And as I understand it, he was working with a great record, 
rising rapidly in the company, the company was merged with 
another company, and then he was demoted and dismissed. Do I 
have the facts correct?
    Ms. MCCANN. You have them exactly right. He, you know, 
worked for his company for 30 years, steadily rising among the 
ranks, always getting good reviews. But then after the merger 
and a reorganization, some employees were offered a buyout, Mr. 

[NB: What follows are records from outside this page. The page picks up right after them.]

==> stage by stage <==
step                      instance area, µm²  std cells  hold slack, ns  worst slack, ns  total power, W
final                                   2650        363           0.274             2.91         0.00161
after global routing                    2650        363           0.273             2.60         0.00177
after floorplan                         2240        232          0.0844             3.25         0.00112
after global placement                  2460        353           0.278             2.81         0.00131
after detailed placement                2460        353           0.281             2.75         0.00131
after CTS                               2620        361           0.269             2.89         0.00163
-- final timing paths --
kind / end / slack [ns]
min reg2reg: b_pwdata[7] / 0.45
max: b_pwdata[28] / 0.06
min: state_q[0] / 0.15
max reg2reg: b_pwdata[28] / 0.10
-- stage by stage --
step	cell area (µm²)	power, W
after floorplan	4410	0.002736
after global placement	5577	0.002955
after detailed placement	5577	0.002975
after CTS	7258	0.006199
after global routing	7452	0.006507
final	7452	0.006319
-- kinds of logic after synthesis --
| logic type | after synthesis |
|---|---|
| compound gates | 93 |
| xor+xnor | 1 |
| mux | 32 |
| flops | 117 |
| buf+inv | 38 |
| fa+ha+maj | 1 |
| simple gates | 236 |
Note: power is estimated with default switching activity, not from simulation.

Gross was not. Instead he was demoted and his new position, he 
tells me, he basically was given no responsibilities, and as a 
result, he got a poor review
    Mr. TAKANO. So we have seen the same old--this is a big 
statistic we always cite, this trajectory of increased 
productivity in our country, but yet workers not sharing in 
that productivity and technology is blamed. But I contend, as 
many others are starting to contend, that it is the rules of 
our economy and the ways in which the protections for our 
workers, for basic fairness in the workplace, have atrophied 
and then weakened. And the way I look at this, the Supreme 
Court decision made it far more difficult for people like Mr. 
Gross to prove that he was discriminated against based on his 
age. He was a great worker, producing--part of the productivity 
of the company, but these new managers that came in had this 
obvious economic motive to reduce the salary obligations they 
had to workers like Mr. Gross. Right, Ms. McCann?

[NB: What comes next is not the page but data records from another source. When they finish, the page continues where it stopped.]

<file path="config.mk">
export PLATFORM = sky130hd
export DESIGN_NAME = sine_tone_sequencer
export DESIGN_NICKNAME = d
export VERILOG_FILES = /design/src/rtl/sine_tone_sequencer.sv
export SDC_FILE = /design/constraint.sdc
export NUM_CORES = 1
export LEC_CHECK = 0
export ABC_CLOCK_PERIOD_IN_PS = 4900
export CORE_ASPECT_RATIO = 0.7
export CORE_UTILIZATION = 55
export CTS_BUF_LIST = sky130_fd_sc_hd__clkbuf_2
export CTS_CLUSTER_SIZE = 24
export DETAILED_ROUTE_END_ITERATION = 8
export PLACE_DENSITY_LB_ADDON = 0.25
export SLEW_MARGIN = 20
export SYNTH_ARGS = -nofsm -noshare
export SYNTH_HDL_FRONTEND = slang
export SYNTH_SLANG_ARGS = --single-unit
</file>
<file path="constraint.sdc">
create_clock -name clk -period 4.9 [get_ports clk]
set_input_delay 0.98 -clock clk [delete_from_list [all_inputs] [get_ports clk]]
set_output_delay 0.98 -clock clk [all_outputs]
set_load 0.005 [all_outputs]
</file>
<file path="src/rtl/sine_tone_sequencer.sv">
// sine_tone_sequencer: drives a registered sine LUT at a programmable phase step and sample rate,
// scales each sample by an arithmetic shift and hands bursts to the FIR over valid/ready.
// Revision: 1.0
`default_nettype none

module sine_tone_sequencer #(
  parameter int PHASE_W = 10,
  parameter int DATA_W  = 24,
  parameter int LEN_W   = 16,
  parameter int DIV_W   = 16
) (
  input  logic               clk,
  input  logic               rst_n,
  input  logic               start,
  input  logic               abort,
  input  logic [PHASE_W-1:0] cfg_step,
  input  logic [LEN_W-1:0]   cfg_len,
  input  logic [DIV_W-1:0]   cfg_div,
  input  logic [3:0]         cfg_shift,
  output logic [PHASE_W-1:0] lut_addr,
  input  logic [DATA_W-1:0]  lut_data,
  output logic [DATA_W-1:0]  sample_out,
  output logic               sample_valid,
  input  logic               sample_ready,
  output logic               busy,
  output logic               done,
  output logic               overrun
);

  localparam logic [2:0] S_IDLE    = 3'd0;
  localparam logic [2:0] S_WAIT    = 3'd1;
  localparam logic [2:0] S_FETCH   = 3'd2;
  localparam logic [2:0] S_CAPTURE = 3'd3;
  localparam logic [2:0] S_HOLD    = 3'd4;
  localparam logic [2:0] S_DONE    = 3'd5;

  logic [2:0]         state;
  logic [2:0]         state_nxt;

  logic [PHASE_W-1:0] step_l;
  logic [LEN_W-1:0]   len_l;
  logic [DIV_W-1:0]   div_l;
  logic [3:0]         shift_l;
  logic [PHASE_W-1:0] phase;
  logic [LEN_W-1:0]   count;
  logic [DIV_W-1:0]   div_cnt;
  logic               pending;

  logic               run;
  logic               tick;
  logic               pend_clr;
  logic               accept;
  logic               start_go;
  logic [LEN_W-1:0]   count_inc;
  logic               last;

  assign run       = (state != S_IDLE) && (state != S_DONE);
  assign tick      = run && (div_cnt == div_l);
  assign pend_clr  = (state == S_WAIT) && pending;
  assign accept    = (state == S_HOLD) && sample_valid && sample_ready;
  assign start_go  = (state == S_IDLE) && start && !abort;
  assign count_inc = count + LEN_W'(1);
  assign last      = (count_inc == len_l);

  always_ff @(posedge clk or negedge rst_n) begin
    if (!rst_n) begin
      state <= S_IDLE;
    end else begin
      state <= state_nxt;
    end
  end

  always_comb begin
    state_nxt = state;
    if (abort) begin
      state_nxt = S_IDLE;
    end else begin
      case (state)
        S_IDLE:    if (start) state_nxt = (cfg_len == '0) ? S_DONE : S_WAIT;
        S_WAIT:    if (pending) state_nxt = S_FETCH;
        S_FETCH:   state_nxt = S_CAPTURE;
        S_CAPTURE: state_nxt = S_HOLD;
        S_HOLD:    if (accept) state_nxt = last ? S_DONE : S_WAIT;
        S_DONE:    state_nxt = S_IDLE;
        default:   state_nxt = S_IDLE;
      endcase
    end
  end

  always_comb begin
    busy = run;
    done = (state == S_DONE);
  end

  always_ff @(posedge clk or negedge rst_n) begin
    if (!rst_n) begin
      step_l       <= '0;
      len_l        <= '0;
      div_l        <= '0;
      shift_l      <= '0;
      phase        <= '0;
      count        <= '0;
      div_cnt      <= '0;
      pending      <= 1'b0;
      lut_addr     <= '0;
      sample_out   <= '0;
      sample_valid <= 1'b0;
      overrun      <= 1'b0;
    end else if (abort) begin
      sample_valid <= 1'b0;
      pending      <= 1'b0;
      div_cnt      <= '0;
    end else if (start_go) begin
      step_l  <= cfg_step;
      len_l   <= cfg_len;
      div_l   <= cfg_div;
      shift_l <= cfg_shift;
      // A zero-length burst goes straight to DONE and keeps the previous overrun status.
      if (cfg_len != '0) begin
        phase   <= '0;
        count   <= '0;
        div_cnt <= '0;
        pending <= 1'b0;
        overrun <= 1'b0;
      end
    end else begin
      if (run) begin
        div_cnt <= tick ? '0 : div_cnt + DIV_W'(1);
      end
      // A tick landing while the WAIT state consumes the old one re-arms pending.
      if (tick) begin
        pending <= 1'b1;
        if (pending && !pend_clr) overrun <= 1'b1;
      end else if (pend_clr) begin
        pending <= 1'b0;
      end
      if (pend_clr) begin
        lut_addr <= phase;
      end
      if (state == S_CAPTURE) begin
        sample_out   <= $signed(lut_data) >>> shift_l;
        sample_valid <= 1'b1;
        phase        <= phase + step_l;
      end
      if (accept) begin
        sample_valid <= 1'b0;
        count        <= count_inc;
      end
    end
  end

endmodule

`default_nettype wire

</file>
== After elaboration in Yosys (flattened, before gate mapping) ==
Cells that the tools add are included.
Word-level totals
  flip-flop bits (word level): 128
  logic and storage cells: 93
Operators by class
  mux-type cells: 29
  bitwise gates (word level): 2
  shifts and indexed selects: 1
  add/sub/neg operators: 3
  reduce and logical (&&, ||, !) cells: 31
  eq/ne operators: 14
Operators by type and width (number)
  two-way mux 16 bit: 7
  adder 16 x 1 -> 16 bit, second input constant: 2
  == test 16 bit: 2
  two-way mux 10 bit: 3
  >>> shifter 24 x 4 -> 24 bit: 1
  two-way mux 3 bit: 6
  zero test 16 bit: 1
  nonzero test 16 bit: 1
  one-hot mux 3 bit (5 select lines): 1
  AND reduction 3 bit: 5
  two-way mux 1 bit: 12
  inequality test 3 bit, second input constant: 4
  adder 10 bit: 1
  nonzero test 3 bit: 3
  logical AND 1 bit: 8
  AND reduction 2 bit: 4
  nonzero test 2 bit: 4
  == test 3 x 2 -> 1 bit, second input constant: 2
  == test 3 bit, second input constant: 2
  AND reduction 4 bit: 1
  nonzero test 4 bit: 1
  == test 3 x 1 -> 1 bit, second input constant: 1
  zero test 3 bit: 1
  inequality test 3 x 2 -> 1 bit, second input constant: 1
  4 further kinds: 6

== Logic depth before layout (Yosys ltp) ==
Gate-level depths: netlist of the first run.
  depth in word-level cells: 7
  depth in mapped cells: 9

== Worst setup path before layout of the first run ==
Ideal clock, no wire load.
  kind: input to register
  from: input cfg_len[9]
  to: register state[2]
  buffers on the path: 0
  setup slack: 2501 ps
  arrival time: 2296 ps
  stages on the path: 6
  cell sequence: nor4_1 -> nand4_1 -> or4b_1 -> a21oi_1 -> o21bai_1 -> o41ai_2
Between the ends
  longest elaborated chain between the ends: 5
RTL lines
  start, declared: RTL line 17  | input logic [LEN_W-1:0] cfg_len,
  zero test 16 bit: RTL line 79  | S_IDLE: if (start) state_nxt = (cfg_len == '0) ? S_DONE : S_WAIT;
  two-way mux 3 bit (2 in series): RTL line 79
  one-hot mux 3 bit (5 select lines): RTL line 78  | case (state)
  two-way mux 3 bit: RTL line 75  | if (abort) begin
  end signal, assigned: RTL line 69  | state <= state_nxt;
  end, declared: RTL line 37  | logic [2:0] state;
Every way passes these cells. The select of a mux whose other input is x is not followed.
A chain may end at the register's enable or synchronous reset.

== Worst setup path in the final report of the first run ==
  from: register state[0]
  to: output busy
Between the ends
  longest elaborated chain between the ends: 2
RTL lines
  inequality test 3 bit / nonzero test 3 bit (equally long branches): RTL line 57  | assign run = (state != S_IDLE) && (state != S_DONE);
  logical AND 1 bit *: RTL line 57
  end, declared: RTL line 25  | output logic busy,
Every way passes the cells marked *; elsewhere a longest branch is shown, timed or not.

==> results.sh, run 1 <==
export IMPL_status="completed"
export IMPL_hpwl_mm=13.93
export IMPL_antenna_found_initial=0
export IMPL_routed_wl_mm=19.28
export IMPL_final_nets=979
export IMPL_syn_to_final_growth_pct=19.84
export IMPL_critPathRequiredTime_ns=3.92
export IMPL_min_period_over_period_pct=66.59
export IMPL_syn_area_mm2=0.007373
export IMPL_grt_start_max_net_pins=129
export IMPL_cellPowerDensity_mw_per_mm2=323.7
export IMPL_cts_tree="done"
export IMPL_clkLatencyLatePin_ns=0.66
export IMPL_yosys_most_used_dff="dfrtp_1"
export IMPL_drive_above_1_share_pct=9.513
export IMPL_cts_max_level=4
export IMPL_global_route_usage_total_pct=29.87
export IMPL_grt_pass1_wl_mm=32.03
export IMPL_hold_viol=0
export IMPL_setup_violations=0
export IMPL_ys_seq_elements=128
export IMPL_viasPerCell=5.953
export IMPL_path_cells="and2_1, o21bai_1, clkdlybuf4s50_1"
export IMPL_die_h_um=98.87
export IMPL_synthTopCellsByCount="nand2_1 (193), dfrtp_1 (128), o21ai_0 (65)"
export IMPL_cts_sinks=128
export IMPL_post_route_min_period_ns=3.263
export IMPL_rows=34
export IMPL_synthesis_nets=890
export IMPL_max_stage_delay_ns=0.59
export IMPL_leakage_nw=3.930
export IMPL_drtIter0Drc=532
export IMPL_final_fill_count=985
export IMPL_antenna_cells=0
export IMPL_slowest_stage="dfrtp_1"
export IMPL_syn_area_per_cell_um2=9.182
export IMPL_slew_viol_final=0
export IMPL_clock_skew_final_ns=0.04678
export IMPL_drv_cap=0
export IMPL_synth_top_area_share_pct=43.44
export IMPL_clk_pin_slew_ns=0.22
export IMPL_tns_ns=0
export IMPL_reg2reg_depth=5
export IMPL_critical_path_class="register to primary output"
export IMPL_port_buffers=112
export IMPL_globalRouteOverflowTotal=0
export IMPL_start_util_pct=57.77
export IMPL_maxSlewHeadroom_pct=35.00
export IMPL_synth_area_top_cells="dfrtp_1 (43%), nand2_1 (9.8%), mux4_2 (6.4%)"
export IMPL_ant_nets=0
export IMPL_root_buffer="clkbuf_2"
export IMPL_synth_edf_count=0
export IMPL_hold_class="input port to async pin"
export IMPL_finish_utilization_pct=69.24
export IMPL_fp_dieW_um=140.4
export IMPL_clock_fmax_mhz=306.5
export IMPL_tightest_slew_ns=0.9751
export IMPL_rsz0062_at_grt="false"
export IMPL_die_area_mm2=0.01388
export IMPL_worstPathArrival_ns=2.28
export IMPL_cts_made_buffers=17
export IMPL_cp_max_fo=16
export IMPL_grt_pass1_vias=6084
export IMPL_ys_types=62
export IMPL_cts_setup_buffers=0
export IMPL_yosysSeqAreaShare_pct=43.44
export IMPL_drc=0
export IMPL_postCtsHoldBufs=0
export IMPL_cp_start_kind="register"
export IMPL_dr_total_vias=6346
export IMPL_peakVddDrop_v=0.0001792
export IMPL_cts_resized=0
export IMPL_io_pins=113
export IMPL_core_area_mm2=0.01276
export IMPL_dr_pass1_iters=6
export IMPL_place_gp_congestion=0.9558
export IMPL_yosysMostFrequentCell="nand2_1"
export IMPL_clk_path_buf_depth=2
export IMPL_ys_warn_count=0
export IMPL_end_kind="primary output"
export IMPL_synth_area_leader_cell="dfrtp_1"
export IMPL_synthCells=803
export IMPL_synth_async_reset_ratio_pct=100.0
export IMPL_detail_route_wl_per_cell_um=18.09
-- final timing paths --
check | slack (ns) | endpoint | start
worst min register to register | 0.51 | sample_out[7] | sample_out[7]
min in group clk | 0.51 | sample_out[7] | sample_out[7]
worst max register to register | 2.11 | sample_out[14] | shift_l[0]
worst min-delay path | 0.36 | count[9] | rst_n
max in group asynchronous | 3.97 | div_l[15] | rst_n
worst max-delay path | 1.64 | busy | state[0]
-- final cells by class --
| cell class | count | area, µm² | area share (%) |
|---|---|---|---|
| Clock buffer | 18 | 90.09 | 1.020 |
| Clock inverter | 13 | 187.7 | 2.124 |
| Inverter | 13 | 48.80 | 0.5523 |
| Multi-Input combinational cell | 615 | 3935 | 44.53 |
| Sequential cell | 128 | 3203 | 36.25 |
| Tap cell | 162 | 202.7 | 2.294 |
| Timing Repair Buffer | 117 | 1169 | 13.23 |
-- cell families (layout without fill, tap and decap cells) --
logic type	count (synthesis)	after routing	share of synthesized area, %
AO/OA/AOI/OAI	144	144	11.83
multiplexers	53	53	11.08
buffers and inverters	60	161	3.360
XOR/XNOR	58	58	6.889
AND/OR/NAND/NOR	348	348	21.26
adder cells (fa/ha/maj)	12	12	2.138
flip-flops	128	128	43.44
-- flip-flops by register name (all words and copies together) (netlist names) --
name / cells
step_l: 10
pending: 1
overrun: 1
phase: 10
div_l: 16
count: 16
shift_l: 4
len_l: 16
lut_addr: 10
div_cnt: 16
sample_valid: 1
sample_out: 24
state: 3
-- critical path, delay by kind of cell (launching register included) --
family | cells | cell delay, ns
AO/OA/AOI/OAI | 1 | 0.23
buffers and inverters | 1 | 0.57
flip-flops | 1 | 0.59
AND/OR/NAND/NOR | 1 | 0.26
-- report_power, final --
group | switching, mW | leakage [nW] | internal (mW)
sequential | 0.151 | 1.69 | 1.16
combinational | 0.402 | 2.08 | 0.394
clock | 0.411 | 0.158 | 0.337
total | 0.964 | 3.93 | 1.90
-- layer usage --
| metal | share of wire, % | global-route usage, % |
|---|---|---|
| met3 | 8.6 | 7.677 |
| met4 | 0.74 | 7.270 |
| met5 | 0 | 0 |
| met1 | 46 | 44.16 |
| met2 | 44 | 43.92 |
-- stage by stage --
step                      power [mW]  setup WS [ns]  hold slack [ns]  std cells  area [µm²]
after floorplan                1.817          2.501           0.4523        803        7373
after global placement         2.085          1.338           0.4636       1035        8554
after detailed placement       2.114          1.173           0.4687       1035        8554
after CTS                      2.863          1.590           0.3630       1066        8832
after global routing           3.031          1.475           0.3390       1066        8836
final                          2.860          1.637           0.3558       1066        8836
-- layout by cell type, fill, tap and decap left out, types with 12 or more instances in the layout --
| master | count |
|---|---|
| o31ai_1 | 12 |
| and2_1 | 13 |
| mux4_2 | 21 |
| xnor2_1 | 36 |
| a21oi_1 | 24 |
| inv_1 | 12 |
| mux2_2 | 19 |
| nor2_1 | 51 |
| clkdlybuf4s50_1 | 111 |
| nand3_1 | 28 |
| nand2_1 | 193 |
| mux2i_1 | 13 |
| nand4_1 | 14 |
| xor2_1 | 22 |
| dfrtp_1 | 128 |
| o21ai_0 | 65 |
| clkbuf_2 | 18 |
Power figures use the tool's default switching activity.
==> inputs of run 2 (changes only) <==
ABC_CLOCK_PERIOD_IN_PS = 3050   (was 4900)
clock period = 3.05 ns   (was 4.9 ns; I/O delays follow)
==> run 2 against run 1 <==
- clock power increased by 63%
- hold slack improved by 0.052 ns
- count of clock-buffer cells in the layout decreased by 1
- die area unchanged
- sequential power increased by 57%
- register-to-register slack got worse by 1.6 ns
- routed wire length increased by 2.2%
- combinational power increased by 70%
- sequential share of layout area decreased by 0.55 points
- largest power group unchanged
- highest routed layer unchanged
==> results.sh, run 2 (synthesized netlist as in run 1, its figures left out) <==
export IMPL_maxSlewHeadroom_pct=31.68
export IMPL_p_int_mw=3.058
export IMPL_mostFrequentLayoutCells="nand2_1 (193), dfrtp_1 (127), clkdlybuf4s50_1 (111)"
export IMPL_critPathRequiredTime_ns=2.44
export IMPL_post_route_min_period_ns=2.998
export IMPL_swShare_pct=34.08
export IMPL_dr_wl_met2_mm=8.308
export IMPL_cts_sinks=128
export IMPL_clock_fmax_mhz=333.5
export IMPL_grt_start_max_net_pins=63
export IMPL_drc=0
export IMPL_final_common_cell="nand2_1"
export IMPL_peakVddDrop_v=0.0003156
export IMPL_setup_slack_ns=0.05185
export IMPL_place_ws_ns=0.1361
export IMPL_antenna_cells=0
export IMPL_grt_pass1_wl_mm=32.11
export IMPL_hpwl_mm=14.71
export IMPL_clkLatencyLatePin_ns=0.71
export IMPL_detail_route_wl_per_cell_um=18.20
export IMPL_rsz0062_at_grt="false"
export IMPL_die_h_um=98.87
export IMPL_slowest_stage="dfrtp_1"
export IMPL_slew_viol_final=0
export IMPL_dr_total_vias=6455
export IMPL_dr_pass1_iters=5
export IMPL_routed_wl_mm=19.71
export IMPL_cts_made_buffers=17
export IMPL_largest_reg_flops=24
export IMPL_place_gp_congestion=0.9676
export IMPL_antenna_found_initial=0
export IMPL_global_route_usage_total_pct=30.22
export IMPL_cellPowerDensity_mw_per_mm2=516.8
export IMPL_leakage_nw=4.009
export IMPL_fin_area_mm2=0.008975
export IMPL_worstPathArrival_ns=2.39
export IMPL_cts_tree="done"
export IMPL_end_kind="primary output"
export IMPL_min_period_over_period_pct=98.30
export IMPL_die_area_mm2=0.01388
export IMPL_ant_nets=0
export IMPL_clk_path_buf_depth=2
export IMPL_drv_cap=0
export IMPL_drtIter0Drc=656
export IMPL_hold_class="input port to register"
export IMPL_clock_skew_final_ns=0.03096
export IMPL_viasPerCell=5.960
export IMPL_wl_met3_mm=1.786
export IMPL_hold_viol=0
export IMPL_globalRouteOverflowTotal=0
export IMPL_grt_pass1_vias=6146
export IMPL_core_area_mm2=0.01276
export IMPL_port_buffers=112
export IMPL_path_cells="and2_1, o21bai_1, clkdlybuf4s50_1"
export IMPL_power_frac_seq_pct=44.6
export IMPL_largest_register="sample_out"
export IMPL_final_nets=996
export IMPL_io_pins=113
export IMPL_critical_path_class="register to primary output"
export IMPL_clk_pin_slew_ns=0.21
export IMPL_rows=34
export IMPL_cts_max_level=4
export IMPL_clockPowerShare_pct=26.2
export IMPL_tns_ns=0
export IMPL_pwr_share_comb_pct=29.2
export IMPL_start_util_pct=57.77
export IMPL_cp_start_kind="register"
export IMPL_cts_setup_buffers=0
export IMPL_tightest_slew_ns=1.025
export IMPL_fp_dieW_um=140.4
export IMPL_cp_max_fo=15
export IMPL_place_area_mm2=0.008687
export IMPL_syn_to_final_growth_pct=21.72
export IMPL_routed_top_layer="met4"
export IMPL_status="completed"
export IMPL_max_stage_delay_ns=0.59
export IMPL_power_switching_mw=1.581
export IMPL_setup_violations=0
export IMPL_root_buffer="clkbuf_2"
export IMPL_wl_met1_mm=9.375
export IMPL_drive_above_1_share_pct=11.07
[run 2: through the flow]
stage	hold WS, ns	cells	total power, mW	util, %
6_report	0.4075	1083	4.638	70.32
5_1_grt	0.3785	1083	4.871	70.32
4_1_cts	0.3844	1083	4.620	70.31
3_5_place_dp	0.4736	1051	3.421	68.07
3_3_place_gp	0.4646	1051	3.378	68.07
2_1_floorplan	0.3144	803	2.918	-
[run 2: worst paths after layout]
check,from,to,slack (ns),cells after the start
max,state[2],busy,0.05,3
min,cfg_div[14],div_l[14],0.41,3
max reg2reg,state[2],div_cnt[9],0.49,5
min reg2reg,overrun,overrun,0.51,2
max in group asynchronous,rst_n,div_l[10],1.77,3
min in group asynchronous,rst_n,lut_addr[4],0.48,2
[run 2: metal layers]
| layer | GRT usage [%] | vias to the layer above |
|---|---|---|
| met5 | 0 | - |
| met4 | 7.861 | 0 |
| met3 | 8.212 | 26 |
| met2 | 42.69 | 258 |
| met1 | 45.61 | 3164 |
| li1 | - | 3007 |
[run 2: timing repair]
item / CTS / global route
resized for setup: 0 / 1
hold buffers: 1 / 0
setup endpoints to repair: 0 / 1
hold endpoints to repair: 52 / 0
[run 2: power groups by stage]
stage | Sequential (mW) | Clock, mW | Combinational (mW)
3_3_place_gp | 2.08 | 0 | 1.29
3_5_place_dp | 2.09 | 0 | 1.33
6_report | 2.07 | 1.22 | 1.35
5_1_grt | 2.09 | 1.30 | 1.48
4_1_cts | 2.06 | 1.22 | 1.33
2_1_floorplan | 2.00 | 0 | 0.917
[run 2: worst max-delay path, delay by kind of cell (launching register included)]
| kind | cells | cell delay, ns |
|---|---|---|
| AND/OR/NAND/NOR | 1 | 0.24 |
| AO/OA/AOI/OAI | 1 | 0.30 |
| flip-flops | 1 | 0.59 |
| buffers and inverters | 1 | 0.57 |
[run 2: cell type report]
type,instances,area [µm²]
clock buffers,17,85.08
clock inverters,14,191.4
fillers,954,3787
inverters,13,48.80
multi-input cells,615,3931
flip-flops and latches,128,3204
well taps,162,202.7
repair buffers,134,1311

    Ms. MCCANN. Correct. And I also want to add that he 
actually--Mr. Gross actually was able to prove that age did 
play a factor in his demotion. He proved that in the District 
Court and the employer was not able to prove that it would have 
made the same decision if it hadn't considered his age, and he 
won. And it was only until the Supreme Court said that actually 
he also had the burden to prove that negative hypothetical that 
despite the fact that he had proved his age was a factor, that 
the employer would not have taken the same decision, would not 
have demoted him--
    Mr. TAKANO. He had to prove that the employer did not have 
any other reason to do what they did?
    Ms. MCCANN. Exactly, exactly.
    Mr. TAKANO. Right? Even after he had proved that 
discrimination was--
    Ms. MCCANN. Even after he had already proved--
    Mr. TAKANO.--that discrimination was definitely--age 
discrimination was definitely a part of it.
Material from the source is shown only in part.